═════ RECORDS SHOWN

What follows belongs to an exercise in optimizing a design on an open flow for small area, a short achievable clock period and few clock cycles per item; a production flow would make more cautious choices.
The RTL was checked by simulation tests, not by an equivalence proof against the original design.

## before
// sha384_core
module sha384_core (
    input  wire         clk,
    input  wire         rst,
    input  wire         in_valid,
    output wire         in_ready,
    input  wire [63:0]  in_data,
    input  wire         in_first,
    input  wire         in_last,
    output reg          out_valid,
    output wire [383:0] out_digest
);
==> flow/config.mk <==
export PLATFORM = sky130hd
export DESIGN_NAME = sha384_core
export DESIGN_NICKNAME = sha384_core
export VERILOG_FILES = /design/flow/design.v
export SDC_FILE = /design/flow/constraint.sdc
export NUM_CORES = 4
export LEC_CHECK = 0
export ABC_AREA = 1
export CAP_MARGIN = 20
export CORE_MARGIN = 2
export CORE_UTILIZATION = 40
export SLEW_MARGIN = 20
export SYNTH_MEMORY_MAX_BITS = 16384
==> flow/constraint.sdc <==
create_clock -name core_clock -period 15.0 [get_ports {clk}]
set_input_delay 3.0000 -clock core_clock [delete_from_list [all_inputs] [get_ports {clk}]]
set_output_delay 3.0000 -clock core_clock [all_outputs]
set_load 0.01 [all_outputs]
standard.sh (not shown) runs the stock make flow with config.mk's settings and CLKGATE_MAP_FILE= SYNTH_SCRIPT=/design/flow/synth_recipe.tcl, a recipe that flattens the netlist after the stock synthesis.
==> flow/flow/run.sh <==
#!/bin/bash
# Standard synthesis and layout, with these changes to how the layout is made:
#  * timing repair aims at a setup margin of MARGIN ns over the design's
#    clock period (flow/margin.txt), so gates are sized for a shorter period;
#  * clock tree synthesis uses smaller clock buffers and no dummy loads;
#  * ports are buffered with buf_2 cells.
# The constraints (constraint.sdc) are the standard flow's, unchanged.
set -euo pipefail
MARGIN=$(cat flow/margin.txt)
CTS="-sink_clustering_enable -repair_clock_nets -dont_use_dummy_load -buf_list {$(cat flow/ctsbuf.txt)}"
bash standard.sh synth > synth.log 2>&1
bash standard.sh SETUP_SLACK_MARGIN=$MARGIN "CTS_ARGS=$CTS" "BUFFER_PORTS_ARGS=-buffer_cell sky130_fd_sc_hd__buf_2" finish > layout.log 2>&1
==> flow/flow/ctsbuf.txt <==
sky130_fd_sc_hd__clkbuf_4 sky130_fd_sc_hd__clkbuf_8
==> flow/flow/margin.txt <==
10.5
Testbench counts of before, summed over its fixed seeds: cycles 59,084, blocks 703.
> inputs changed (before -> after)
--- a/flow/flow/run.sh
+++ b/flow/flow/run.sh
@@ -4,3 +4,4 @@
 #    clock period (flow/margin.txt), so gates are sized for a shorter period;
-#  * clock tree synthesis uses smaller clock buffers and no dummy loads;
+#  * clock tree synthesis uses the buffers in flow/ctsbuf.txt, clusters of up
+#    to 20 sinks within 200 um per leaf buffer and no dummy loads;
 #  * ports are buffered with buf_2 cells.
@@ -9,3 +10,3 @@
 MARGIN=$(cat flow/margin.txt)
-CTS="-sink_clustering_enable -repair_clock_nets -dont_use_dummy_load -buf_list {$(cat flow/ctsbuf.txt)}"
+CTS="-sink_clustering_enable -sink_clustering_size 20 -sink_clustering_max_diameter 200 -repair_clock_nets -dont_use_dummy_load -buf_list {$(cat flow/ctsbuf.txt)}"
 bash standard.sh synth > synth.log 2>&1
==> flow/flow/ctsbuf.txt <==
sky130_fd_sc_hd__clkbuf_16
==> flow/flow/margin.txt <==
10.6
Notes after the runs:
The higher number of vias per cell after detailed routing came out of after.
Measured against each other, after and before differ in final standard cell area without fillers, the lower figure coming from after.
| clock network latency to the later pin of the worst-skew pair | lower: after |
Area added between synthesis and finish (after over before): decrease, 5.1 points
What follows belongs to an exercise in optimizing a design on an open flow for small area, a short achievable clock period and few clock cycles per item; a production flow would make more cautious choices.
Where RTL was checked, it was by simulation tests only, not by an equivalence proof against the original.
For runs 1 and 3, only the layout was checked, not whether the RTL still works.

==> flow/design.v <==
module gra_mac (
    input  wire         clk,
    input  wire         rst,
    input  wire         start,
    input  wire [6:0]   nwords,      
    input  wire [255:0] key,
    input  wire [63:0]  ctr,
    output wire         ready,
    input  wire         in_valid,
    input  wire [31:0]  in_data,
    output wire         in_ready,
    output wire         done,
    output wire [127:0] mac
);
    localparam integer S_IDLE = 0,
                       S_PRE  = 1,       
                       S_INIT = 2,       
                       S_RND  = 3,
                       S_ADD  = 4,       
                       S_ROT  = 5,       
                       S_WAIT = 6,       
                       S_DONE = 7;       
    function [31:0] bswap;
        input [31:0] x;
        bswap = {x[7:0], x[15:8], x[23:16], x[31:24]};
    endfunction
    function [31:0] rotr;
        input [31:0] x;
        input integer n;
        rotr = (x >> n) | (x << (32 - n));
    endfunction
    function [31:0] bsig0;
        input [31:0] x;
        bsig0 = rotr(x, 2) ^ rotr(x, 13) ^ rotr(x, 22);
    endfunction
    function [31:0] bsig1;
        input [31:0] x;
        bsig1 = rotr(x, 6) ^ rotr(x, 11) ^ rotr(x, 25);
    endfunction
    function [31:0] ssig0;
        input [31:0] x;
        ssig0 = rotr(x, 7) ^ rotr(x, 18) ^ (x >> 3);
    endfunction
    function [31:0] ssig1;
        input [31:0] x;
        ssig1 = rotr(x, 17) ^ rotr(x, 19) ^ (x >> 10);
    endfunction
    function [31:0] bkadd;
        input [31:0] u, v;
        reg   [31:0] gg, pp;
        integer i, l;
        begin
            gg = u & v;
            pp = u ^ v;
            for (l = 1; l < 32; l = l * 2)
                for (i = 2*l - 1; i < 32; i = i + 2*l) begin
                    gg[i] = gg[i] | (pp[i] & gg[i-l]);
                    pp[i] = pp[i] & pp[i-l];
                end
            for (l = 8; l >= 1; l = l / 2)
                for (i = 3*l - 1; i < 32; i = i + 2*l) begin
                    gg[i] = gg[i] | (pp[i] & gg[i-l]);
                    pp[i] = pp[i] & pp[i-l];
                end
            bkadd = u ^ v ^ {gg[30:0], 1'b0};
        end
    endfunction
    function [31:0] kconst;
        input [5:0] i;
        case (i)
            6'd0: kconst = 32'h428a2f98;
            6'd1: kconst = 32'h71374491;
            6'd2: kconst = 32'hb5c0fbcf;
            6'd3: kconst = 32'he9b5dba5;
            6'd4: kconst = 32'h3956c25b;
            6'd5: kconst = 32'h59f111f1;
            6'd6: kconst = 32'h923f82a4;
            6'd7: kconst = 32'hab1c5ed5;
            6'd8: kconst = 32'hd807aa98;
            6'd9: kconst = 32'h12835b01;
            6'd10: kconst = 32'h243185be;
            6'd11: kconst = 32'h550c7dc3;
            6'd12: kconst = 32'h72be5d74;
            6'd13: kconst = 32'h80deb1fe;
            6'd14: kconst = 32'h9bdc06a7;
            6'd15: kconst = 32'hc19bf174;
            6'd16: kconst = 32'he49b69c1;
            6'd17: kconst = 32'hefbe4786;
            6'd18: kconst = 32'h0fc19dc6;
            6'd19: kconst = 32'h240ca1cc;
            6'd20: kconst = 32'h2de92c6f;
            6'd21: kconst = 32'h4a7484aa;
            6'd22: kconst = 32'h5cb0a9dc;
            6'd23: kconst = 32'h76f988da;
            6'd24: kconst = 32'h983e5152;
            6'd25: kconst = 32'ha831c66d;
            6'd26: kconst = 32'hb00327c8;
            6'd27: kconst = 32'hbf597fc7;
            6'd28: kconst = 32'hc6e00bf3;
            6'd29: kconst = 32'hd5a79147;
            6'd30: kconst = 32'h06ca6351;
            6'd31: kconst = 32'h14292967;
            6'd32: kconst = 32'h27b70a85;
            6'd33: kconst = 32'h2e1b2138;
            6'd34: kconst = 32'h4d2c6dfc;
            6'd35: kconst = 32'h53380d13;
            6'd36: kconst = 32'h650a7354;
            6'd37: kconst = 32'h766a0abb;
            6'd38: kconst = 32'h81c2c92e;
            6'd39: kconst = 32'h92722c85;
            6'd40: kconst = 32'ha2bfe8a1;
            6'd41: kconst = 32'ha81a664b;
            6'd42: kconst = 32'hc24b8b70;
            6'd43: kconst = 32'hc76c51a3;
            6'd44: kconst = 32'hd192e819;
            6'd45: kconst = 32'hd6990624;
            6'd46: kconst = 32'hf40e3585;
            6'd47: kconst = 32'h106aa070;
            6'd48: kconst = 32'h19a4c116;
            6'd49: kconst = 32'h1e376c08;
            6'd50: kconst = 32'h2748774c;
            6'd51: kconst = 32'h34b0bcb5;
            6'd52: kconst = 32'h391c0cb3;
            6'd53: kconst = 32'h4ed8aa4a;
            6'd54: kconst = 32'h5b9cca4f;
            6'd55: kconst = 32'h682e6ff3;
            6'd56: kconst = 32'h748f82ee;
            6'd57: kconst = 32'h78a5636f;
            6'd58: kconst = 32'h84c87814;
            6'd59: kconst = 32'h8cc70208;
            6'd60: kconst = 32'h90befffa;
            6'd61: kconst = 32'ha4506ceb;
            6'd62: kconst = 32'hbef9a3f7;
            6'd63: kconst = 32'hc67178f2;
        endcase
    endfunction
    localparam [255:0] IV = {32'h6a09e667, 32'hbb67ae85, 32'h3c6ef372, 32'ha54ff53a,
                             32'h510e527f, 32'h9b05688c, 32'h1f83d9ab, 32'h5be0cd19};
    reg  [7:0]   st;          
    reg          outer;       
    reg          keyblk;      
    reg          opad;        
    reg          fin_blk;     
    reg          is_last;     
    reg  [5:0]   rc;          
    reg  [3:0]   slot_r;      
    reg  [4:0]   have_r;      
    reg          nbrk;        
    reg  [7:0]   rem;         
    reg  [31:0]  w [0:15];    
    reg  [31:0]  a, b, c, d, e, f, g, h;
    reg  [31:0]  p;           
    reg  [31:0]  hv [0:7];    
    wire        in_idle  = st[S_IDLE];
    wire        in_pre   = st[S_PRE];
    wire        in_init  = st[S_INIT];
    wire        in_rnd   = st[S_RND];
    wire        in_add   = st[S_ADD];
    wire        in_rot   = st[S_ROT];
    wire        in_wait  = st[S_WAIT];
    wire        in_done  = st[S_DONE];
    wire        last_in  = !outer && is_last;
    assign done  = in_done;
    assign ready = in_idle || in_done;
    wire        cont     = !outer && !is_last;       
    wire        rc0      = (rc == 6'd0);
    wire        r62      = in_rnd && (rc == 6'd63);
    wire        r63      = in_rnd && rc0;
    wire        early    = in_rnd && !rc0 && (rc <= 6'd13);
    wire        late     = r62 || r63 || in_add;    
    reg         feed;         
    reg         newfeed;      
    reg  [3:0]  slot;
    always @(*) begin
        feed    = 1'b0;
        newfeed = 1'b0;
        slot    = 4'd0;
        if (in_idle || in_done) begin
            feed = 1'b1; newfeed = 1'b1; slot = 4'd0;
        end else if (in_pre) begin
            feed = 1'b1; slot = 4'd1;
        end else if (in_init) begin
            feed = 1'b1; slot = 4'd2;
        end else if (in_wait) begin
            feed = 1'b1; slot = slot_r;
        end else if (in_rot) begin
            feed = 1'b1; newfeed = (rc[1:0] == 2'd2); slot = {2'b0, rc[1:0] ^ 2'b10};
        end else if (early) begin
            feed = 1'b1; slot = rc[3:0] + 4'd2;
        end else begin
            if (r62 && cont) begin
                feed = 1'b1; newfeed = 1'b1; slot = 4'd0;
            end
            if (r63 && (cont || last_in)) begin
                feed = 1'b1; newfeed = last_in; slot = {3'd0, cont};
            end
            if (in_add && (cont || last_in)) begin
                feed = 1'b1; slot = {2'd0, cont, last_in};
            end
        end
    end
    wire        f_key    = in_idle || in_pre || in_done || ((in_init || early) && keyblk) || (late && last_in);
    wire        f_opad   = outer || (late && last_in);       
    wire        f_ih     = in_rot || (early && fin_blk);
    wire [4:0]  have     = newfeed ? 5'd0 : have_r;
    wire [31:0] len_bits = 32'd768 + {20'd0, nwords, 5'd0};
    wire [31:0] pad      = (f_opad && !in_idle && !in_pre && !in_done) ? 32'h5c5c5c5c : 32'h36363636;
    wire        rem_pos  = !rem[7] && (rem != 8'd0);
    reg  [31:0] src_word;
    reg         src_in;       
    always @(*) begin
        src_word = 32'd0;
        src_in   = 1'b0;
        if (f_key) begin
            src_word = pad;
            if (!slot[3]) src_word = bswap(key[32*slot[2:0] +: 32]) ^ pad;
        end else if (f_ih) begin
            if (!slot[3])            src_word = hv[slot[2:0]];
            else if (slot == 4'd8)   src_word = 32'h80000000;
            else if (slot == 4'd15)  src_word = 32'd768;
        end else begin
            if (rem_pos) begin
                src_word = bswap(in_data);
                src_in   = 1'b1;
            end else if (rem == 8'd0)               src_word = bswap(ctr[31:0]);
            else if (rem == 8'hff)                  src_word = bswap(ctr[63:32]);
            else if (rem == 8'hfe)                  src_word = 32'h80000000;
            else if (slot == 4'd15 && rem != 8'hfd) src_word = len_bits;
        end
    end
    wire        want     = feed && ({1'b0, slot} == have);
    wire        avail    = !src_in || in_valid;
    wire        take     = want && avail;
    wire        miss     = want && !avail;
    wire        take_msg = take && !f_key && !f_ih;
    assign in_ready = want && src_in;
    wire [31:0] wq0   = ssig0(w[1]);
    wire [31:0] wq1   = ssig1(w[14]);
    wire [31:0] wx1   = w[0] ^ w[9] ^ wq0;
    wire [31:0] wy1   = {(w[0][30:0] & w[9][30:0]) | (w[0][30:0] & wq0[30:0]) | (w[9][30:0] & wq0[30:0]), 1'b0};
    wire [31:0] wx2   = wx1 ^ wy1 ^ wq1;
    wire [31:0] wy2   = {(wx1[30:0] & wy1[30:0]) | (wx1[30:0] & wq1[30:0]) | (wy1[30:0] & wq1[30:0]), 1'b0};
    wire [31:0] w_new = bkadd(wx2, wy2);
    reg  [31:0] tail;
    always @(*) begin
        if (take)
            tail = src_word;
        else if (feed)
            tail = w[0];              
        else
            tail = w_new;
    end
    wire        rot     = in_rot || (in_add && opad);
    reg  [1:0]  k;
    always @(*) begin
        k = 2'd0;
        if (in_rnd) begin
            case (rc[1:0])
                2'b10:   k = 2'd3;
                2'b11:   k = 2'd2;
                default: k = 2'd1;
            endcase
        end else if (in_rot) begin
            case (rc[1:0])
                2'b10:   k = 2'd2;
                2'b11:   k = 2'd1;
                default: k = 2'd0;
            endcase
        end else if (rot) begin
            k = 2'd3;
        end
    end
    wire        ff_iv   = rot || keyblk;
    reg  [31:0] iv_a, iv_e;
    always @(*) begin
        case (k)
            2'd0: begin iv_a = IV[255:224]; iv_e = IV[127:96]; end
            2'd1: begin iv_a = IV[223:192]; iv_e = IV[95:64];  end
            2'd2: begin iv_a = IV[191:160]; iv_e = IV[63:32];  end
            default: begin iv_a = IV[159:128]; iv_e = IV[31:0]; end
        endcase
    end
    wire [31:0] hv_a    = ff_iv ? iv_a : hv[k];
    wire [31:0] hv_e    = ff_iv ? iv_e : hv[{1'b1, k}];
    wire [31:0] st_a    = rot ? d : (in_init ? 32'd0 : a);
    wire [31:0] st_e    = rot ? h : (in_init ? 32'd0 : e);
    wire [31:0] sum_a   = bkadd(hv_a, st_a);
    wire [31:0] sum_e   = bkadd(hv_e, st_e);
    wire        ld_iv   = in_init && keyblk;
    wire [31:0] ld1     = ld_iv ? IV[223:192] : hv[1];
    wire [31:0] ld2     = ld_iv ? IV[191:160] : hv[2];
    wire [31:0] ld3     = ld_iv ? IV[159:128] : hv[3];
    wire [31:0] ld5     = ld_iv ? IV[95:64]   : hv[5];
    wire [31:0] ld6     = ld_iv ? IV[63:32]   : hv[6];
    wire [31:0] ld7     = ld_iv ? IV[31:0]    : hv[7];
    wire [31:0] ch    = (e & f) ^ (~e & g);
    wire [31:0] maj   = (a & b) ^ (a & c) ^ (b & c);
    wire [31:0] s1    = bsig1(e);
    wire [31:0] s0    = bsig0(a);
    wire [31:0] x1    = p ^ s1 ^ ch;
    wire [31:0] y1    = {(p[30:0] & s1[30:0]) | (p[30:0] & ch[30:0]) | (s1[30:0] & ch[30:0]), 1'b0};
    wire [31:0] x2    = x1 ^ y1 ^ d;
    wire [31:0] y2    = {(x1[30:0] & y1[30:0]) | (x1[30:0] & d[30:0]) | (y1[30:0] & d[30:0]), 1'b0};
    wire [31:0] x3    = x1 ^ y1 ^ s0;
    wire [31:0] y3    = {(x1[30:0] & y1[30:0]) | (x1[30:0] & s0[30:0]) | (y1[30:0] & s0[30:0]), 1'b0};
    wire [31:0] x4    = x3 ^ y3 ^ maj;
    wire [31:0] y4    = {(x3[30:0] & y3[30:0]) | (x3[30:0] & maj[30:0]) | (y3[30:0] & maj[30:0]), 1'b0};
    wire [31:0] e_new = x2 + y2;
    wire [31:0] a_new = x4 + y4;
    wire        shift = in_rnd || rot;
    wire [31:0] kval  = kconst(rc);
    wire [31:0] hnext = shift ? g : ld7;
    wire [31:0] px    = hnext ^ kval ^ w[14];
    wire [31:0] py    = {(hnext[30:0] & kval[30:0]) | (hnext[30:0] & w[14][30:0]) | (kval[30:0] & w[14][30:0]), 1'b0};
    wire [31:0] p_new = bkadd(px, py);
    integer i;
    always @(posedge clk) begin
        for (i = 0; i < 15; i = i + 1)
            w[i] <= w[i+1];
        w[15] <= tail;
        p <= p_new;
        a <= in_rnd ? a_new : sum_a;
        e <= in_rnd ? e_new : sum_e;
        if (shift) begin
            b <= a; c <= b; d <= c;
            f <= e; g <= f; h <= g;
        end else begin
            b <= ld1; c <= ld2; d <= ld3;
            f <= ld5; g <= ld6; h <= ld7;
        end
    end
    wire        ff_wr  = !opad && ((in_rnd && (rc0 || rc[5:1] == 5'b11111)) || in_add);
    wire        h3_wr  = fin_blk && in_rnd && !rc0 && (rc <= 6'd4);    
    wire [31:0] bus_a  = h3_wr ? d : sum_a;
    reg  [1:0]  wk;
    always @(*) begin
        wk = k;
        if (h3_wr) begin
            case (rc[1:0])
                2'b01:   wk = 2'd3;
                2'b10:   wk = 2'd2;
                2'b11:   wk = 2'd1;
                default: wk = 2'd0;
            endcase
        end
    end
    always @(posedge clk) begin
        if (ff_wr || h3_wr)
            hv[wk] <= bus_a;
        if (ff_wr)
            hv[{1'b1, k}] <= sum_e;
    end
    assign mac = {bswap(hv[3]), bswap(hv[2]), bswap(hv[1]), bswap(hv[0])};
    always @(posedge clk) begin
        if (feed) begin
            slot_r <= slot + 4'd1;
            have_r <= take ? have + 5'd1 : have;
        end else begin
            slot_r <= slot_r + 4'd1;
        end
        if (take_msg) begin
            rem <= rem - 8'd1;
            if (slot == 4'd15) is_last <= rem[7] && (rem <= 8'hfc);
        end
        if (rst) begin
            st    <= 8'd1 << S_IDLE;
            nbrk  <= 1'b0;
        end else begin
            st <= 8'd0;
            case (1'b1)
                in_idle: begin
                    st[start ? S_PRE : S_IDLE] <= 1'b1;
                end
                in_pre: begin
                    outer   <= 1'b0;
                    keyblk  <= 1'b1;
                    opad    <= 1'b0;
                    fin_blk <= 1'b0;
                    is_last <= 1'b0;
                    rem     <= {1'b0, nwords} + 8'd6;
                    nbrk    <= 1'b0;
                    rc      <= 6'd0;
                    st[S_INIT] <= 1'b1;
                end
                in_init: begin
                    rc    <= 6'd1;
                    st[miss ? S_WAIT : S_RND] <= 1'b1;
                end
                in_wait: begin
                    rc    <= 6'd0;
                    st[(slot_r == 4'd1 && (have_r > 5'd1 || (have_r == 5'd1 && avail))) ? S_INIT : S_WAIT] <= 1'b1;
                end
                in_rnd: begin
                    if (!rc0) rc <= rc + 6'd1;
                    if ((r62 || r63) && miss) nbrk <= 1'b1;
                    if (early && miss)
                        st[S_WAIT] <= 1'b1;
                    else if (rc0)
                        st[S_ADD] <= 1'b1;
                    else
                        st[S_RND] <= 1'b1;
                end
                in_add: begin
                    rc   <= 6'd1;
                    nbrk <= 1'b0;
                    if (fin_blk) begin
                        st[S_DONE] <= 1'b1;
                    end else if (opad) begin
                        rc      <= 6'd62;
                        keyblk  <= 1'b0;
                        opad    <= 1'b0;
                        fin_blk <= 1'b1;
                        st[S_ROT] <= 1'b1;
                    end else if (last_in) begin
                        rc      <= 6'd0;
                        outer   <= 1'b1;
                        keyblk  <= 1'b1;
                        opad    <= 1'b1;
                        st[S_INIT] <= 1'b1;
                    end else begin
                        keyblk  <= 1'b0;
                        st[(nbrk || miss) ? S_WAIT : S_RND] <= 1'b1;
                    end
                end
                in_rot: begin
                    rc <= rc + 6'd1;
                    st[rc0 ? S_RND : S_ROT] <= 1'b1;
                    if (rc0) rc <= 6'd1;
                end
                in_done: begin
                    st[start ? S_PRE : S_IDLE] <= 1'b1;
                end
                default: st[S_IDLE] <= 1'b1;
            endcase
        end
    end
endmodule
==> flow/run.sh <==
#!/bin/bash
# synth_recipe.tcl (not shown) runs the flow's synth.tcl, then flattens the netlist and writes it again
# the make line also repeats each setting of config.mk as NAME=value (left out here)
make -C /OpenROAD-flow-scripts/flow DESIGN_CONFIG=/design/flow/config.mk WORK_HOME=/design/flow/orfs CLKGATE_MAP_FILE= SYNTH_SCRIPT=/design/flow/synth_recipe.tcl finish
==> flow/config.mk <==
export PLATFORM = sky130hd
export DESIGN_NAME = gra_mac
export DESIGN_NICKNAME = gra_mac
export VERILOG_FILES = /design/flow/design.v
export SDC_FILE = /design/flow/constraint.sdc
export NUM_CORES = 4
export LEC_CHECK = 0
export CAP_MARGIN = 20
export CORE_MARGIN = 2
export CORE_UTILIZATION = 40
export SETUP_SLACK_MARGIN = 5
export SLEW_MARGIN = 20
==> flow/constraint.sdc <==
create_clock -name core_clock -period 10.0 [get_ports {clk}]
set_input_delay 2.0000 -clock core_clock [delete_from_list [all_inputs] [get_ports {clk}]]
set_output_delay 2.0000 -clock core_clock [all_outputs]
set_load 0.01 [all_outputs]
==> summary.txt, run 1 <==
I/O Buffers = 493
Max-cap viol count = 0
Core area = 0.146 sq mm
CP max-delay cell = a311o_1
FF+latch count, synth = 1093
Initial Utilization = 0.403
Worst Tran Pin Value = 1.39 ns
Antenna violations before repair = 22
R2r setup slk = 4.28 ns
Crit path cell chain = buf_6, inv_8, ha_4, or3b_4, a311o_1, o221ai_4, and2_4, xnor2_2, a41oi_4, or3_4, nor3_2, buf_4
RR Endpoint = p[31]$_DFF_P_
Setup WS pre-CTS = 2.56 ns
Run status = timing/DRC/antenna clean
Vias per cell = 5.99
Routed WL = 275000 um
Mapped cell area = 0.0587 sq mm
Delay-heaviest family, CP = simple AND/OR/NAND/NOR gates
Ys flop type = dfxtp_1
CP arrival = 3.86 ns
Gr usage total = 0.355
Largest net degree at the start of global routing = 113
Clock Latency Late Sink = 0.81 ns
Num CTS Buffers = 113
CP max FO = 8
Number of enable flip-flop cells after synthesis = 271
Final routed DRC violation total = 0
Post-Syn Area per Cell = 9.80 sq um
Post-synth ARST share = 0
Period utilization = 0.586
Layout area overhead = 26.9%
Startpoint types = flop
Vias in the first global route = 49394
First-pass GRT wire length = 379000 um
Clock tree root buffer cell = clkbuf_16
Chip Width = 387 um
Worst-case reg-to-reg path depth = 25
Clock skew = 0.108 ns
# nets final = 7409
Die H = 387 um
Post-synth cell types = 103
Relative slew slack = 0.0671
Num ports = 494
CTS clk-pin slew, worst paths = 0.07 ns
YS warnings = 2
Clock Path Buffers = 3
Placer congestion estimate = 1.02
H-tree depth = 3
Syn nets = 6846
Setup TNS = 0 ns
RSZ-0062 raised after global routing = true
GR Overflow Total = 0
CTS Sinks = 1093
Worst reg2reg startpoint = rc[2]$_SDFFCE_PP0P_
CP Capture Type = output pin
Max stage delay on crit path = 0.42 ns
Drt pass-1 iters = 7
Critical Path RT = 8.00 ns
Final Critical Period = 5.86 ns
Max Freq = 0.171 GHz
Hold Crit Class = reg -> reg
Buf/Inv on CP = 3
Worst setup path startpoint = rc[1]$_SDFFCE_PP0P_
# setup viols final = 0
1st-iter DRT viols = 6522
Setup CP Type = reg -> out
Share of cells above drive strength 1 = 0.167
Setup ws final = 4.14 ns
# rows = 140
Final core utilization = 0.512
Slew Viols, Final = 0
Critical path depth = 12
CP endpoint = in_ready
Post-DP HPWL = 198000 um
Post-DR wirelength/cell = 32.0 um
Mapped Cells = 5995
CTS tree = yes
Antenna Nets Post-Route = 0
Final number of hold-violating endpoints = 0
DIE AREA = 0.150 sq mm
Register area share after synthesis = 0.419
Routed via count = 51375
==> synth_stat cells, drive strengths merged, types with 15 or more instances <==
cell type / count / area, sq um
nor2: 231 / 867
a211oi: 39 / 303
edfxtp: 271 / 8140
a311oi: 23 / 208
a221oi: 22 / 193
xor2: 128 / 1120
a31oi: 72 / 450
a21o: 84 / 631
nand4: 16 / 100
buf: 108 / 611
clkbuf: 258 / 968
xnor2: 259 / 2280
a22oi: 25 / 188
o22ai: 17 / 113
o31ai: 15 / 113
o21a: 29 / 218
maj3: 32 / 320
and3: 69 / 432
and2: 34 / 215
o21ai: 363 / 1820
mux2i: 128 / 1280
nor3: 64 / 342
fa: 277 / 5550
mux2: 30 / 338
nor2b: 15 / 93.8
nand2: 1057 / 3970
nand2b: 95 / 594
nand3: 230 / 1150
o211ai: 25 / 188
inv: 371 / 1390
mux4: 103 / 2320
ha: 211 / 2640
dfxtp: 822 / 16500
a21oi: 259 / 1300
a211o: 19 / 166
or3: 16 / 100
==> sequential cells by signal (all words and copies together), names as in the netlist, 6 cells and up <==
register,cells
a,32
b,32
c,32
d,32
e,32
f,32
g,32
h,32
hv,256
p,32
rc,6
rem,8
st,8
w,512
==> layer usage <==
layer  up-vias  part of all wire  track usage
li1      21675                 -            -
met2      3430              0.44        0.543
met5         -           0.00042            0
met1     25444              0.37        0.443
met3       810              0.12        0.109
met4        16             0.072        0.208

══════════

_TO DO_. Looking back over the data above, restate word for word the lines that begin at the line with "function [31:0] bsig1;" and end at the line with "6'd26: kconst = 32'hb00327c8;", inclusive.

_ANSWER TO THIS TASK_.
    function [31:0] bsig1;
        input [31:0] x;
        bsig1 = rotr(x, 6) ^ rotr(x, 11) ^ rotr(x, 25);
    endfunction
    function [31:0] ssig0;
        input [31:0] x;
        ssig0 = rotr(x, 7) ^ rotr(x, 18) ^ (x >> 3);
    endfunction
    function [31:0] ssig1;
        input [31:0] x;
        ssig1 = rotr(x, 17) ^ rotr(x, 19) ^ (x >> 10);
    endfunction
    function [31:0] bkadd;
        input [31:0] u, v;
        reg   [31:0] gg, pp;
        integer i, l;
        begin
            gg = u & v;
            pp = u ^ v;
            for (l = 1; l < 32; l = l * 2)
                for (i = 2*l - 1; i < 32; i = i + 2*l) begin
                    gg[i] = gg[i] | (pp[i] & gg[i-l]);
                    pp[i] = pp[i] & pp[i-l];
                end
            for (l = 8; l >= 1; l = l / 2)
                for (i = 3*l - 1; i < 32; i = i + 2*l) begin
                    gg[i] = gg[i] | (pp[i] & gg[i-l]);
                    pp[i] = pp[i] & pp[i-l];
                end
            bkadd = u ^ v ^ {gg[30:0], 1'b0};
        end
    endfunction
    function [31:0] kconst;
        input [5:0] i;
        case (i)
            6'd0: kconst = 32'h428a2f98;
            6'd1: kconst = 32'h71374491;
            6'd2: kconst = 32'hb5c0fbcf;
            6'd3: kconst = 32'he9b5dba5;
            6'd4: kconst = 32'h3956c25b;
            6'd5: kconst = 32'h59f111f1;
            6'd6: kconst = 32'h923f82a4;
            6'd7: kconst = 32'hab1c5ed5;
            6'd8: kconst = 32'hd807aa98;
            6'd9: kconst = 32'h12835b01;
            6'd10: kconst = 32'h243185be;
            6'd11: kconst = 32'h550c7dc3;
            6'd12: kconst = 32'h72be5d74;
            6'd13: kconst = 32'h80deb1fe;
            6'd14: kconst = 32'h9bdc06a7;
            6'd15: kconst = 32'hc19bf174;
            6'd16: kconst = 32'he49b69c1;
            6'd17: kconst = 32'hefbe4786;
            6'd18: kconst = 32'h0fc19dc6;
            6'd19: kconst = 32'h240ca1cc;
            6'd20: kconst = 32'h2de92c6f;
            6'd21: kconst = 32'h4a7484aa;
            6'd22: kconst = 32'h5cb0a9dc;
            6'd23: kconst = 32'h76f988da;
            6'd24: kconst = 32'h983e5152;
            6'd25: kconst = 32'ha831c66d;
            6'd26: kconst = 32'hb00327c8;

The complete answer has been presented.